→ **WHAT TO WORK ON**:
What lines in the records include the string "total"? Return each one.

::::::::

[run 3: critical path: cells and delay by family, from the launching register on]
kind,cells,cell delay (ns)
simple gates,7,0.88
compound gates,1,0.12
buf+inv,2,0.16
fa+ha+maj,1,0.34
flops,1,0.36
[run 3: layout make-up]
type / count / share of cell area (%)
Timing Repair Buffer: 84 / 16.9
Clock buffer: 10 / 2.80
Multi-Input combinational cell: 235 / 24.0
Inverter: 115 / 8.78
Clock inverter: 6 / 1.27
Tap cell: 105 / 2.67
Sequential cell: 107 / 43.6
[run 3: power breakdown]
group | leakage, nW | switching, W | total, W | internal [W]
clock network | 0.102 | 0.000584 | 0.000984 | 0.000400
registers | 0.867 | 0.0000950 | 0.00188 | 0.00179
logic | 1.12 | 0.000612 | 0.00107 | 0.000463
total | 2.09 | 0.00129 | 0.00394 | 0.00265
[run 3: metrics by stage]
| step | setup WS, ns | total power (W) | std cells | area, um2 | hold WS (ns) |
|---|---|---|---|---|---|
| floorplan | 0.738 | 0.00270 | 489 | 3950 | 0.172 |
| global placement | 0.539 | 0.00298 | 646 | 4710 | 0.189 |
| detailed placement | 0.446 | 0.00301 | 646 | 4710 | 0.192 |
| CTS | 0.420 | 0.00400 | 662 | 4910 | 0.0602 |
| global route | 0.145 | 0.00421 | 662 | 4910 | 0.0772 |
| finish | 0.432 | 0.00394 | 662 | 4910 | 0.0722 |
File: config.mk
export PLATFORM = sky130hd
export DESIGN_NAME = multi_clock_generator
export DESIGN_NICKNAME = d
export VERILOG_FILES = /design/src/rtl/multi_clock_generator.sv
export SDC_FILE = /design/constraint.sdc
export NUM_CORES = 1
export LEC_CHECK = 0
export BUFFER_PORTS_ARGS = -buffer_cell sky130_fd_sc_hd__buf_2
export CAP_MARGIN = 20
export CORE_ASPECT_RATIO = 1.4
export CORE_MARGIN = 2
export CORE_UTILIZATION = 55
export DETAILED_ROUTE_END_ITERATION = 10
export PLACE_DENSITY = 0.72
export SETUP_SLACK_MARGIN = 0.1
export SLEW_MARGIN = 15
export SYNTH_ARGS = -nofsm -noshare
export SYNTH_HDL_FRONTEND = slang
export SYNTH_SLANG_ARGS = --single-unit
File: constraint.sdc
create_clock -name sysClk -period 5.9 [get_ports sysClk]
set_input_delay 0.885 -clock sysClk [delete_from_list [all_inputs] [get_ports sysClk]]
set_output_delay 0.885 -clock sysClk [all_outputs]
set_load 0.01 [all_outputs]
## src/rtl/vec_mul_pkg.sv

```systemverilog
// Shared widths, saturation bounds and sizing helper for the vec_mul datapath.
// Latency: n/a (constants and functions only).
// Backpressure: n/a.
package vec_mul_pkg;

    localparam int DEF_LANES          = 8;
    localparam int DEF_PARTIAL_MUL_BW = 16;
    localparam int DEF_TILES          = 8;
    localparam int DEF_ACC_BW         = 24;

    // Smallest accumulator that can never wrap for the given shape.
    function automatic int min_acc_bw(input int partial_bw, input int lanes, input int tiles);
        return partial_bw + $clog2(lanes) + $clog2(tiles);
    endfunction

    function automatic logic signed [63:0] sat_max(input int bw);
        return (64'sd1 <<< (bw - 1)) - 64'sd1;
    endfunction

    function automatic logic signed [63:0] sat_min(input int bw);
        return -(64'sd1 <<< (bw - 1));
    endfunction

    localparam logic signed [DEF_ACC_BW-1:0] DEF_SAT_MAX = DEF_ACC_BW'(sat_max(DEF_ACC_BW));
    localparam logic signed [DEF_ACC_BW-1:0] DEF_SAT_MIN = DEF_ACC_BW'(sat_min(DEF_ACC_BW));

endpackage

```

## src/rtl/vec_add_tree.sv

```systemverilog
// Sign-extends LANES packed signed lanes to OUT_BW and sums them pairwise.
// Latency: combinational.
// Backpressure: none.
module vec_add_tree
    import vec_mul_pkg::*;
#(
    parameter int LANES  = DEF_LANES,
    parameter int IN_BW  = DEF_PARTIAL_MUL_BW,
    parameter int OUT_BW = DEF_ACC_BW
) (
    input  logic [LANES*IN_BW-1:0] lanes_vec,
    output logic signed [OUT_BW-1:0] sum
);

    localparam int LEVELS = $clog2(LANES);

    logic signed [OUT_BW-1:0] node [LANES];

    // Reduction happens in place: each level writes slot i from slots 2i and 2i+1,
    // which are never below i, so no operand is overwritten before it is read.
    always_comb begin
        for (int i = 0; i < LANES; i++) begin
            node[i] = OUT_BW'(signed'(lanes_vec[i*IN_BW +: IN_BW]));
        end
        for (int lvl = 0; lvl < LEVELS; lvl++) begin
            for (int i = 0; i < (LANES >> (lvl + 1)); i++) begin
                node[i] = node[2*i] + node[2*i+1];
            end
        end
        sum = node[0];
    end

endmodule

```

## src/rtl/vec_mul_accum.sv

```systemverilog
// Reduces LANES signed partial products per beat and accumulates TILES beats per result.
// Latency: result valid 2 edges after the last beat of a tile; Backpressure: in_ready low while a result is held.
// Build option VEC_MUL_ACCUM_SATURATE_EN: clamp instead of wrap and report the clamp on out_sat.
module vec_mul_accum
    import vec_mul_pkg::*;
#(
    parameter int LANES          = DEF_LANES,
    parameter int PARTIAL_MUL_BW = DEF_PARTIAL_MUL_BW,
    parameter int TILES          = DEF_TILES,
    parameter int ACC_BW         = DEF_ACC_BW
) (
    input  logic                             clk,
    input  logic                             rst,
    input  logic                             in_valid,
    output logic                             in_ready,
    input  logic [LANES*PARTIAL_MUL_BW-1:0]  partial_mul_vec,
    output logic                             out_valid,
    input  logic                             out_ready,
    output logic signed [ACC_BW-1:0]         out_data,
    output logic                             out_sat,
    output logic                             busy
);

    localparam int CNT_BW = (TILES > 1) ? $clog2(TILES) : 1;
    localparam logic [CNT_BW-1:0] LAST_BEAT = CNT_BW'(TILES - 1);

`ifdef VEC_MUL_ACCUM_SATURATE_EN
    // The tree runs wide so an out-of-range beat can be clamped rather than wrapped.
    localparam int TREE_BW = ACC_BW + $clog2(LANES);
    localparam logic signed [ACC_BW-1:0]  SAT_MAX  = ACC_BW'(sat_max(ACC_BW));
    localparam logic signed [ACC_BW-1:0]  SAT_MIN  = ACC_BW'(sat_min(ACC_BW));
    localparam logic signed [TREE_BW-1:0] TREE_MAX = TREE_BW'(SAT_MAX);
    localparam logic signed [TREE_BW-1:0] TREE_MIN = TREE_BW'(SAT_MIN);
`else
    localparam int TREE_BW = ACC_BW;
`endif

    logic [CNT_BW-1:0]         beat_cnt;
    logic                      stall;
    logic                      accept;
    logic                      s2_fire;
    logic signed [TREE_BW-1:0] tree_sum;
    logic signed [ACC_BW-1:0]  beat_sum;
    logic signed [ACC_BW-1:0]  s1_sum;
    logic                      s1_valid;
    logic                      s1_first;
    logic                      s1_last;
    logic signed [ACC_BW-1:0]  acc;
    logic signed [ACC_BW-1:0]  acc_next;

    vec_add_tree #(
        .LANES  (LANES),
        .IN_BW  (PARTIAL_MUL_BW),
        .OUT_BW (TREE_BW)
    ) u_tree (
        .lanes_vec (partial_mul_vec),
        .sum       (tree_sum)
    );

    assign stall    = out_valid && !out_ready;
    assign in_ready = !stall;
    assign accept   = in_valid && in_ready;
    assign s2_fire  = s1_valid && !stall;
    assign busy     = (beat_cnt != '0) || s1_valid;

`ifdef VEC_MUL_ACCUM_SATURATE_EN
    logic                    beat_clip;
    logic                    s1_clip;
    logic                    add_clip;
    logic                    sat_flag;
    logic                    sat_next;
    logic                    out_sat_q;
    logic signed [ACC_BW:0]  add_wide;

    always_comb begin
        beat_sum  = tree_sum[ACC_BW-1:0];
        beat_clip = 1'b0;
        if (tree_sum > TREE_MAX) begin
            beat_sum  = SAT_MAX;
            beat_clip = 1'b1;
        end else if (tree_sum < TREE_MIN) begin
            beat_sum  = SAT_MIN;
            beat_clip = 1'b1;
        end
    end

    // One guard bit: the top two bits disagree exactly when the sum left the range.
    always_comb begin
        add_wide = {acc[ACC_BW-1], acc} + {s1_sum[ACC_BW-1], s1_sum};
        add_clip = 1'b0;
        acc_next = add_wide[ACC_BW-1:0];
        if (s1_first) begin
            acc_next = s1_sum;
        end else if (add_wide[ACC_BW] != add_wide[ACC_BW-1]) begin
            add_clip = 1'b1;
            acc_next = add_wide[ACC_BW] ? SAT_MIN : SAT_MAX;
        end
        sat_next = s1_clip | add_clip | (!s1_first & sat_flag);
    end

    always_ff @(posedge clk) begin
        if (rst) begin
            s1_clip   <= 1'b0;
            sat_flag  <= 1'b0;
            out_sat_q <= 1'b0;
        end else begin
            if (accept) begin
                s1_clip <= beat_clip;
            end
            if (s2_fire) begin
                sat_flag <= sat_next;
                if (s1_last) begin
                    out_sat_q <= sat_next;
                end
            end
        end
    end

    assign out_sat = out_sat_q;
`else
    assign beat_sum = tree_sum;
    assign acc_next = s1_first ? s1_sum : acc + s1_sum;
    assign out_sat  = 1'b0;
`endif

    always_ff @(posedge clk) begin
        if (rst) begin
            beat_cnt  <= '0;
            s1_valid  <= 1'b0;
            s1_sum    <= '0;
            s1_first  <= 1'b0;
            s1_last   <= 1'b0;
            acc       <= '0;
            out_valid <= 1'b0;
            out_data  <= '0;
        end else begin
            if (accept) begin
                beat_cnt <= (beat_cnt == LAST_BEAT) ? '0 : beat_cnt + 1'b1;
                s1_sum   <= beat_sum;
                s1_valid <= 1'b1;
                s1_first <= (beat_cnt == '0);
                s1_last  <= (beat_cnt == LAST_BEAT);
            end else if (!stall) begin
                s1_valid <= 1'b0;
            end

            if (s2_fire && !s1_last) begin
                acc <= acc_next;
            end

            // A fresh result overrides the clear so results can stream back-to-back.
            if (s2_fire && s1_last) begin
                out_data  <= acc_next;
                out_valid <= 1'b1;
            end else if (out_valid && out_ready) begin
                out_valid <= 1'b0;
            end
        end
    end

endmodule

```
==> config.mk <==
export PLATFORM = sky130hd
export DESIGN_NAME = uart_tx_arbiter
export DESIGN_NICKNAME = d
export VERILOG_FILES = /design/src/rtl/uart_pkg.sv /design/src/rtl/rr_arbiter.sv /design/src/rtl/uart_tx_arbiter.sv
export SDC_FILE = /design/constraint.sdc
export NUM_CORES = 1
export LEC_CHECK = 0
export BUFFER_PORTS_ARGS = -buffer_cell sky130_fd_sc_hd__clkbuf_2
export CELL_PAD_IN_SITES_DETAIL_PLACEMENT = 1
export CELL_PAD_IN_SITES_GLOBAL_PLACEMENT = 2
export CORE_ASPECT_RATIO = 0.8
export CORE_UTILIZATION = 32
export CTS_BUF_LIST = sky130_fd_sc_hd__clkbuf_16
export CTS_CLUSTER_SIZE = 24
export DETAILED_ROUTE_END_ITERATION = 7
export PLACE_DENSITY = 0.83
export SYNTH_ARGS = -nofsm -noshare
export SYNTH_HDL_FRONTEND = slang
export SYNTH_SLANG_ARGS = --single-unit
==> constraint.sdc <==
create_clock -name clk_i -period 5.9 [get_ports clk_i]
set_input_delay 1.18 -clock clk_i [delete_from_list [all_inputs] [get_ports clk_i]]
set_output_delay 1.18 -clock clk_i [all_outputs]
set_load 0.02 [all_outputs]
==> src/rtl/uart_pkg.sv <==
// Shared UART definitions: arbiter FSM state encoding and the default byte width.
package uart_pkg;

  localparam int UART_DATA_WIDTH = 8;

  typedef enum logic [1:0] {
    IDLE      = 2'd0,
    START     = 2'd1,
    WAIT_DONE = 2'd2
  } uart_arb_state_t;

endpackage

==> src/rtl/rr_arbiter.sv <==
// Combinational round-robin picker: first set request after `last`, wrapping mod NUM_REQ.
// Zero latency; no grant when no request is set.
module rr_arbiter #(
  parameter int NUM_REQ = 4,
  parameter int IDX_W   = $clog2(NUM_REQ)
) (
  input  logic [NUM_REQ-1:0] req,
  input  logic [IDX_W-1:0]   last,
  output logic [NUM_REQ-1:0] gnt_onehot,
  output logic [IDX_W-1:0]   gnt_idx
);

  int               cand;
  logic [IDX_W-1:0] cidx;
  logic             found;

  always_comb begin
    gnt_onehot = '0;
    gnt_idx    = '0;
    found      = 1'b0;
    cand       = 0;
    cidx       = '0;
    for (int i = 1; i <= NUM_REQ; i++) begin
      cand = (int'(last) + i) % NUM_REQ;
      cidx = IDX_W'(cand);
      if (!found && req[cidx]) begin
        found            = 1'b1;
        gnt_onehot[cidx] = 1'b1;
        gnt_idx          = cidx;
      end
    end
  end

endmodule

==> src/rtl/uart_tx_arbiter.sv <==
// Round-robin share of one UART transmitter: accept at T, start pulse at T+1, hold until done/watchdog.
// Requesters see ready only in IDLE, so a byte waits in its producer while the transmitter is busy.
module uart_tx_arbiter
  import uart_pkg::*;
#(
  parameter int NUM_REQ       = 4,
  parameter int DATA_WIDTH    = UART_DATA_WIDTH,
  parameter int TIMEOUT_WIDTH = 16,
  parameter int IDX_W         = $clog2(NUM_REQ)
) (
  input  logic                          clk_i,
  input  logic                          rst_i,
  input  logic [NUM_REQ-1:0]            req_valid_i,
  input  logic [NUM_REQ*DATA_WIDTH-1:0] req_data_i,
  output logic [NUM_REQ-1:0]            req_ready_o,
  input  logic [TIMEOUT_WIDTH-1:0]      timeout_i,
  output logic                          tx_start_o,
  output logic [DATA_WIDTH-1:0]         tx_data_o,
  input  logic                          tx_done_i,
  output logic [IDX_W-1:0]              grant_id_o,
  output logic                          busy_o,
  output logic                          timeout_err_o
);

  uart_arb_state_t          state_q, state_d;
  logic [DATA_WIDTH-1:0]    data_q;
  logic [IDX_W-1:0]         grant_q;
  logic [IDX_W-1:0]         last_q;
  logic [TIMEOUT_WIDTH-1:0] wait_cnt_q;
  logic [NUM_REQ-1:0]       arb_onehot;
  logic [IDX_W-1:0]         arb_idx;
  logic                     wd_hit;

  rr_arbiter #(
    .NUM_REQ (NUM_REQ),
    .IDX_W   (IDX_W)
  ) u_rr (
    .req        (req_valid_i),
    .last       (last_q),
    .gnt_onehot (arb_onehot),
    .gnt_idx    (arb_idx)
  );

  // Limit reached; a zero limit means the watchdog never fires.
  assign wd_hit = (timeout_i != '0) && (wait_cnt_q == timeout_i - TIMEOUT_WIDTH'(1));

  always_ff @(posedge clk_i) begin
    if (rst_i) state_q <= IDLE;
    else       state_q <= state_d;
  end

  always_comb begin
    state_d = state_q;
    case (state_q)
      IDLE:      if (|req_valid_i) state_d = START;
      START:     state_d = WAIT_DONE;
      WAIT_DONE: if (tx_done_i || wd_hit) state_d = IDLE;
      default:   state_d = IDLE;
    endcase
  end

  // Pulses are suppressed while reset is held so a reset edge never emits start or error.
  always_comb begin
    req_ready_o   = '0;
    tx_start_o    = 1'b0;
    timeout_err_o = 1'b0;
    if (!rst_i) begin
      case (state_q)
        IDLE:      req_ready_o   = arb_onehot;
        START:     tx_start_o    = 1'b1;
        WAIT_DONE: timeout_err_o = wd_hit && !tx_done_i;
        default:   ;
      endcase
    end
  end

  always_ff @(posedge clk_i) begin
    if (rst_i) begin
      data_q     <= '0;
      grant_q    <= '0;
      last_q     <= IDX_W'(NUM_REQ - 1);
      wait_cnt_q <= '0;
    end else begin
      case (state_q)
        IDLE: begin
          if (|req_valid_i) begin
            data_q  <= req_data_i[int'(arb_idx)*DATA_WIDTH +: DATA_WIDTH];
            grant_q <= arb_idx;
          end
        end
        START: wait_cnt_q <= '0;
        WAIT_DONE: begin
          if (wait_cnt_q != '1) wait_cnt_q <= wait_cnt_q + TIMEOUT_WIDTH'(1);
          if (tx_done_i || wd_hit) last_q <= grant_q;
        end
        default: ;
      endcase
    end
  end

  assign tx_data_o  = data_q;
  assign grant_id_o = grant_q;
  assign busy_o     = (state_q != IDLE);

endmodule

::::::::

→ **SOLUTION TO THE PROBLEM**:
group | leakage, nW | switching, W | total, W | internal [W]
total | 2.09 | 0.00129 | 0.00394 | 0.00265
| step | setup WS, ns | total power (W) | std cells | area, um2 | hold WS (ns) |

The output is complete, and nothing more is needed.